Se trataba de hablar con valor de los errores del pasado que no han sido pocos, pero también es necesario señalar que ustedes fueron los que edificaron un país nuevo, que en ciertos momentos cometieron hazañas grandiosas (instituciones como el IMSS, el ISSSTE, la Ciudad Universitaria, la UAM, el Libro de Texto Gratuito y muchas más, antes de olvidarse del papel que deben jugar los estadistas, los hombres democráticos y honestos que deben estar en el poder. Dibujar, como en su momento lo hizo Colosio, el verdadero panorama de la nación. De haber tomado la palabra en el inicio de su mandato y haber llevado a cabo acciones que frenaran la corrupción (el mal de males), y expuesto decididas políticas públicas, hoy quizás habría un mejor PRI y no una agencia de empleos en donde predominan los corruptos. Tendríamos a un buen presidente y no a alguien que es acosado desde las con frecuencia insensatas redes sociales. Y minimizar el odio que mucha gente le tiene al PRI.
Hace años escribí una novela, El gran solitario de Palacio, su tema era la matanza de Tlatelolco y el mandatario parecía ser Díaz Ordaz cuando en realidad era la suma de casi todos los presidentes luego del general Cárdenas.
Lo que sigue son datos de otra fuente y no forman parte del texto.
<file path="config.mk">
export PLATFORM = sky130hd
export DESIGN_NAME = spdif_rate_tracker
export DESIGN_NICKNAME = d
export VERILOG_FILES = /design/src/rtl/spdif_rate_tracker.sv
export SDC_FILE = /design/constraint.sdc
export NUM_CORES = 1
export LEC_CHECK = 0
export CORE_MARGIN = 5
export CORE_UTILIZATION = 45
export CTS_CLUSTER_SIZE = 24
export DETAILED_ROUTE_END_ITERATION = 10
export GPL_TIMING_DRIVEN = 1
export PLACE_DENSITY = 0.71
export SYNTH_ARGS = -nofsm -noshare
export SYNTH_HDL_FRONTEND = slang
export SYNTH_SLANG_ARGS = --single-unit
</file>
<file path="constraint.sdc">
create_clock -name clk -period 1.88 [get_ports clk]
set_clock_uncertainty 0.2 [all_clocks]
set_input_delay 0.564 -clock clk [delete_from_list [all_inputs] [get_ports clk]]
set_output_delay 0.564 -clock clk [all_outputs]
set_load 0.02 [all_outputs]
</file>
==> src/rtl/vga_pixel_fetch.sv <==
// Pixel fetch stage: pulls RGB565 words from the SDRAM read FIFO in step with the
// display timing and presents RGB888 pixels with the timing delayed to match.
module vga_pixel_fetch #(
    parameter int          H_ACTIVE      = 800,
    parameter logic [23:0] UNDERFLOW_RGB = 24'h000000
) (
    input  logic        pixel_clock,
    input  logic        reset_n,
    input  logic        in_hs,
    input  logic        in_vs,
    input  logic        in_blank,
    input  logic        in_de,
    output logic        fifo_rd_req,
    input  logic [15:0] fifo_rd_data,
    input  logic        fifo_empty,
    output logic        frame_sync,
    output logic        out_hs,
    output logic        out_vs,
    output logic        out_blank,
    output logic        out_de,
    output logic [23:0] out_rgb,
    output logic [15:0] underflow_cnt,
    output logic        frame_underflow,
    output logic        line_err
);

    localparam logic [1:0] SYNC_WAIT   = 2'd0;
    localparam logic [1:0] FRAME_START = 2'd1;
    localparam logic [1:0] ACTIVE      = 2'd2;

    // Wide enough to hold a count above H_ACTIVE so an over-long line still mismatches.
    localparam int                    LINE_CNT_W  = $clog2(H_ACTIVE + 2);
    localparam logic [LINE_CNT_W-1:0] LINE_TARGET = LINE_CNT_W'(H_ACTIVE);

    logic [1:0]            state;
    logic                  vs_d;
    logic                  vs_armed;
    logic                  vs_rise;
    logic                  is_active;
    logic                  underflow;
    logic                  de_fall;
    logic                  s1_hs;
    logic                  s1_vs;
    logic                  s1_blank;
    logic                  s1_de;
    logic                  s1_rd;
    logic                  s1_uf;
    logic [LINE_CNT_W-1:0] line_cnt;

    // vs_armed ensures a level that is already high at reset release is not taken as an edge.
    assign vs_rise     = in_vs & ~vs_d & vs_armed;
    assign is_active   = (state == ACTIVE);
    assign fifo_rd_req = in_de & is_active & ~fifo_empty & ~vs_rise;
    assign underflow   = in_de & is_active & (fifo_empty | vs_rise);
    assign frame_sync  = (state == FRAME_START);
    assign de_fall     = s1_de & ~in_de & is_active;

    always_ff @(posedge pixel_clock or negedge reset_n) begin
        if (!reset_n) begin
            state    <= SYNC_WAIT;
            vs_d     <= 1'b0;
            vs_armed <= 1'b0;
        end else begin
            vs_d     <= in_vs;
            vs_armed <= vs_armed | ~in_vs;
            case (state)
                SYNC_WAIT:   if (vs_rise) state <= FRAME_START;
                FRAME_START: state <= ACTIVE;
                ACTIVE:      if (vs_rise) state <= FRAME_START;
                default:     state <= SYNC_WAIT;
            endcase
        end
    end

    always_ff @(posedge pixel_clock or negedge reset_n) begin
        if (!reset_n) begin
            s1_hs     <= 1'b0;
            s1_vs     <= 1'b0;
            s1_blank  <= 1'b0;
            s1_de     <= 1'b0;
            s1_rd     <= 1'b0;
            s1_uf     <= 1'b0;
            out_hs    <= 1'b0;
            out_vs    <= 1'b0;
            out_blank <= 1'b0;
            out_de    <= 1'b0;
            out_rgb   <= 24'h000000;
        end else begin
            s1_hs     <= in_hs;
            s1_vs     <= in_vs;
            s1_blank  <= in_blank;
            s1_de     <= in_de;
            s1_rd     <= fifo_rd_req;
            s1_uf     <= underflow;
            out_hs    <= s1_hs;
            out_vs    <= s1_vs;
            out_blank <= s1_blank;
            out_de    <= s1_de;
            // The FIFO word arrives one cycle after the strobe, i.e. alongside stage 1.
            if (s1_rd)
                out_rgb <= {fifo_rd_data[15:11], fifo_rd_data[15:13],
                            fifo_rd_data[10:5],  fifo_rd_data[10:9],
                            fifo_rd_data[4:0],   fifo_rd_data[4:2]};
            else if (s1_uf)
                out_rgb <= UNDERFLOW_RGB;
            else
                out_rgb <= 24'h000000;
        end
    end

    always_ff @(posedge pixel_clock or negedge reset_n) begin
        if (!reset_n) begin
            underflow_cnt   <= 16'h0000;
            frame_underflow <= 1'b0;
            line_err        <= 1'b0;
            line_cnt        <= '0;
        end else begin
            if (underflow && underflow_cnt != 16'hFFFF)
                underflow_cnt <= underflow_cnt + 16'd1;

            if (underflow)
                frame_underflow <= 1'b1;
            else if (frame_sync)
                frame_underflow <= 1'b0;

            if (de_fall && line_cnt != LINE_TARGET)
                line_err <= 1'b1;
            else if (frame_sync)
                line_err <= 1'b0;

            // Saturate rather than wrap so a runaway line can never alias to a good count.
            if (frame_sync || de_fall)
                line_cnt <= '0;
            else if (in_de && is_active && line_cnt != '1)
                line_cnt <= line_cnt + 1'b1;
        end
    end

endmodule
## src/rtl/matrix_ro_pkg.sv

```systemverilog
// rtl/matrix_ro_pkg.sv - shared types and default sizes for the matrix column-drain readout
// Holds the controller state encoding, default geometry/timing values and a
// small sizing helper used to dimension the shared down-counter.
package matrix_ro_pkg;

    localparam int DEF_N_COL    = 56;
    localparam int DEF_DATA_W   = 21;
    localparam int DEF_TS_W     = 16;
    localparam int DEF_FRZ_DLY  = 2;
    localparam int DEF_RD_LEN   = 2;
    localparam int DEF_DATA_DLY = 3;
    localparam int COL_W        = $clog2(DEF_N_COL);

    typedef enum logic [2:0] {
        IDLE,
        SETTLE,
        SCAN,
        READ,
        WAIT,
        OUT
    } ro_state_e;

    function automatic int max3(input int a, input int b, input int c);
        int m;
        m = (a > b) ? a : b;
        return (m > c) ? m : c;
    endfunction

endpackage

```

## src/rtl/matrix_readout_ctrl_if.sv

```systemverilog
// rtl/matrix_readout_ctrl_if.sv - hit-word output stream between readout controller and serializer/FIFO
// Signals:
//   out_valid  hit word valid (driven by master)
//   out_ready  downstream accepts (driven by slave)
//   out_col    column index of the hit
//   out_data   captured column data
//   out_ts     timestamp latched when the frame froze
interface matrix_readout_ctrl_if
    import matrix_ro_pkg::*;
#(
    parameter int COL_BITS = COL_W,
    parameter int DATA_W   = DEF_DATA_W,
    parameter int TS_W     = DEF_TS_W
);

    logic                out_valid;
    logic                out_ready;
    logic [COL_BITS-1:0] out_col;
    logic [DATA_W-1:0]   out_data;
    logic [TS_W-1:0]     out_ts;

    modport master (
        output out_valid,
        output out_col,
        output out_data,
        output out_ts,
        input  out_ready
    );

    modport slave (
        input  out_valid,
        input  out_col,
        input  out_data,
        input  out_ts,
        output out_ready
    );

endinterface

```

## src/rtl/tok_prio_enc.sv

```systemverilog
// rtl/tok_prio_enc.sv - N-input lowest-index-wins priority encoder for column tokens
// Ports:
//   req_i    request vector (1 = column requests readout)
//   found_o  at least one request present
//   idx_o    index of the lowest set request bit (0 when none)
module tok_prio_enc #(
    parameter int N     = 56,
    parameter int IDX_W = $clog2(N)
) (
    input  logic [N-1:0]     req_i,
    output logic             found_o,
    output logic [IDX_W-1:0] idx_o
);

    // Scan from the top down so the lowest set bit is the last one written.
    always_comb begin
        found_o = |req_i;
        idx_o   = '0;
        for (int i = N - 1; i >= 0; i--) begin
            if (req_i[i]) begin
                idx_o = IDX_W'(i);
            end
        end
    end

endmodule

```

## src/rtl/matrix_readout_ctrl.sv

```systemverilog
// rtl/matrix_readout_ctrl.sv - column-drain readout sequencer for one pixel-matrix front-end flavour
// Ports:
//   CLK, nRST  readout clock, asynchronous active-low reset
//   EN         readout enable, only looked at while idle
//   nTOK       per-column token, low = hit pending
//   Data       packed column data, column c at Data[c*DATA_W +: DATA_W]
//   FREEZE     freeze to matrix, all bits identical
//   Read       one-hot column read strobe
//   busy       high whenever a frame is in progress
//   out_if     hit-word stream (column, data, freeze timestamp)
module matrix_readout_ctrl
    import matrix_ro_pkg::*;
#(
    parameter int N_COL    = DEF_N_COL,
    parameter int DATA_W   = DEF_DATA_W,
    parameter int TS_W     = DEF_TS_W,
    parameter int FRZ_DLY  = DEF_FRZ_DLY,
    parameter int RD_LEN   = DEF_RD_LEN,
    parameter int DATA_DLY = DEF_DATA_DLY
) (
    input  logic                      CLK,
    input  logic                      nRST,
    input  logic                      EN,
    input  logic [N_COL-1:0]          nTOK,
    input  logic [N_COL*DATA_W-1:0]   Data,
    output logic [N_COL-1:0]          FREEZE,
    output logic [N_COL-1:0]          Read,
    output logic                      busy,
    matrix_readout_ctrl_if.master     out_if
);

    localparam int CW    = $clog2(N_COL);
    // One counter serves settle, read-pulse and data-delay phases.
    localparam int CNT_W = $clog2(max3(FRZ_DLY, RD_LEN, DATA_DLY) + 1);

    ro_state_e          state_q, state_d;
    logic [CNT_W-1:0]   cnt_q, cnt_d;
    logic [CW-1:0]      col_q, col_d;
    logic [TS_W-1:0]    ts_q;
    logic [TS_W-1:0]    ts_frz_q, ts_frz_d;
    logic               out_valid_q, out_valid_d;
    logic [CW-1:0]      out_col_q, out_col_d;
    logic [DATA_W-1:0]  out_data_q, out_data_d;
    logic [TS_W-1:0]    out_ts_q, out_ts_d;

    logic               tok_found;
    logic [CW-1:0]      tok_idx;
    logic [DATA_W-1:0]  data_col [N_COL];

    for (genvar c = 0; c < N_COL; c++) begin : g_data_col
        assign data_col[c] = Data[c*DATA_W +: DATA_W];
    end

    tok_prio_enc #(
        .N     (N_COL),
        .IDX_W (CW)
    ) u_tok_prio_enc (
        .req_i   (~nTOK),
        .found_o (tok_found),
        .idx_o   (tok_idx)
    );

    always_ff @(posedge CLK or negedge nRST) begin
        if (!nRST) begin
            state_q     <= IDLE;
            cnt_q       <= '0;
            col_q       <= '0;
            ts_q        <= '0;
            ts_frz_q    <= '0;
            out_valid_q <= 1'b0;
            out_col_q   <= '0;
            out_data_q  <= '0;
            out_ts_q    <= '0;
        end else begin
            state_q     <= state_d;
            cnt_q       <= cnt_d;
            col_q       <= col_d;
            ts_q        <= ts_q + 1'b1;
            ts_frz_q    <= ts_frz_d;
            out_valid_q <= out_valid_d;
            out_col_q   <= out_col_d;
            out_data_q  <= out_data_d;
            out_ts_q    <= out_ts_d;
        end
    end

    // Counted phases leave on the edge where cnt would reach zero, so a load
    // of N gives exactly N cycles in that phase.
    always_comb begin
        state_d     = state_q;
        cnt_d       = cnt_q;
        col_d       = col_q;
        ts_frz_d    = ts_frz_q;
        out_valid_d = out_valid_q;
        out_col_d   = out_col_q;
        out_data_d  = out_data_q;
        out_ts_d    = out_ts_q;

        case (state_q)
            IDLE: begin
                if (EN && !(&nTOK)) begin
                    ts_frz_d = ts_q;
                    cnt_d    = CNT_W'(FRZ_DLY);
                    state_d  = SETTLE;
                end
            end
            SETTLE: begin
                if (cnt_q <= CNT_W'(1)) begin
                    cnt_d   = '0;
                    state_d = SCAN;
                end else begin
                    cnt_d = cnt_q - 1'b1;
                end
            end
            SCAN: begin
                if (tok_found) begin
                    col_d   = tok_idx;
                    cnt_d   = CNT_W'(RD_LEN);
                    state_d = READ;
                end else begin
                    state_d = IDLE;
                end
            end
            READ: begin
                if (cnt_q <= CNT_W'(1)) begin
                    cnt_d   = CNT_W'(DATA_DLY);
                    state_d = WAIT;
                end else begin
                    cnt_d = cnt_q - 1'b1;
                end
            end
            WAIT: begin
                if (cnt_q <= CNT_W'(1)) begin
                    cnt_d       = '0;
                    out_valid_d = 1'b1;
                    out_col_d   = col_q;
                    out_data_d  = data_col[col_q];
                    out_ts_d    = ts_frz_q;
                    state_d     = OUT;
                end else begin
                    cnt_d = cnt_q - 1'b1;
                end
            end
            OUT: begin
                if (out_if.out_ready) begin
                    out_valid_d = 1'b0;
                    state_d     = SCAN;
                end
            end
            default: begin
                state_d = IDLE;
            end
        endcase
    end

    // Strobes decode straight from the state register so reset clears them
    // without waiting for a clock edge.
    always_comb begin
        Read = '0;
        if (state_q == READ) begin
            Read[col_q] = 1'b1;
        end
    end

    assign busy   = (state_q != IDLE);
    assign FREEZE = {N_COL{busy}};

    assign out_if.out_valid = out_valid_q;
    assign out_if.out_col   = out_col_q;
    assign out_if.out_data  = out_data_q;
    assign out_if.out_ts    = out_ts_q;

endmodule

```

## src/flat_wrapper.sv

```systemverilog
// flat-port wrapper written by rule: the top's interface ports become plain ports
module matrix_readout_ctrl_flat import matrix_ro_pkg::*;
#(
    parameter int N_COL    = DEF_N_COL,
    parameter int DATA_W   = DEF_DATA_W,
    parameter int TS_W     = DEF_TS_W,
    parameter int FRZ_DLY  = DEF_FRZ_DLY,
    parameter int RD_LEN   = DEF_RD_LEN,
    parameter int DATA_DLY = DEF_DATA_DLY
)
  (CLK, nRST, EN, nTOK, Data, FREEZE, Read, busy, out_if_out_valid, out_if_out_col, out_if_out_data, out_if_out_ts, out_if_out_ready);
  matrix_readout_ctrl_if #(.DATA_W(DATA_W), .TS_W(TS_W)) out_if_i ();
  input  logic CLK;
  input  logic nRST;
  input  logic EN;
  input  logic [N_COL-1:0] nTOK;
  input  logic [N_COL*DATA_W-1:0] Data;
  output logic [N_COL-1:0] FREEZE;
  output logic [N_COL-1:0] Read;
  output logic busy;
  output wire logic [$bits(out_if_i.out_valid)-1:0] out_if_out_valid;
  output wire logic [$bits(out_if_i.out_col)-1:0] out_if_out_col;
  output wire logic [$bits(out_if_i.out_data)-1:0] out_if_out_data;
  output wire logic [$bits(out_if_i.out_ts)-1:0] out_if_out_ts;
  input wire logic [$bits(out_if_i.out_ready)-1:0] out_if_out_ready;
  assign out_if_out_valid = out_if_i.out_valid;
  assign out_if_out_col = out_if_i.out_col;
  assign out_if_out_data = out_if_i.out_data;
  assign out_if_out_ts = out_if_i.out_ts;
  assign out_if_i.out_ready = out_if_out_ready;
  matrix_readout_ctrl #(.N_COL(N_COL), .DATA_W(DATA_W), .TS_W(TS_W), .FRZ_DLY(FRZ_DLY), .RD_LEN(RD_LEN), .DATA_DLY(DATA_DLY)) u_core (.CLK(CLK), .nRST(nRST), .EN(EN), .nTOK(nTOK), .Data(Data), .FREEZE(FREEZE), .Read(Read), .busy(busy), .out_if(out_if_i));
endmodule
```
Hoy no hay honestamente partidos esperanzadores, los hay, en todo caso, aquellos audaces que mienten sin pudor, tal es el caso de Morena y sus ilusos adeptos. Pero el suyo concentra rencores que no han disminuido en su gestión. Ignoro si haya tiempo, si sus extraños colaboradores, sus mejores amigos, piensan en ellos o en el país. ¿Qué hace Nuño al frente de la SEP cuando en su vida había visto una escuela pública, desamparadas desde hace años? Los informes que hablan de intenso progreso que no se notan en millones de hogares modestos, no pueden seguir existiendo. Los intelectuales están lejos del gobierno que los ha cobijado una y otra vez, haciéndolos perfectos enemigos del PRI a causa del poder que gozan. La mayoría hizo su inmenso prestigio dentro del Estado, hoy, ya exitosos, lo repudian con violencia. Debió acercarse a ellos, conversar con líderes sindicales honestos y no con los que han disfrutado de dinero mal habido.
En vista del poco tiempo que le resta a su mandato, dudo que pueda llevar a cabo los cambios y las políticas públicas que se requieren. Pero al menos habría de intentarlo. Sus palabras y acciones podrían concederle un mejor lugar en la historia, distinto del que le anticipan sus más virulentos críticos y enemigos.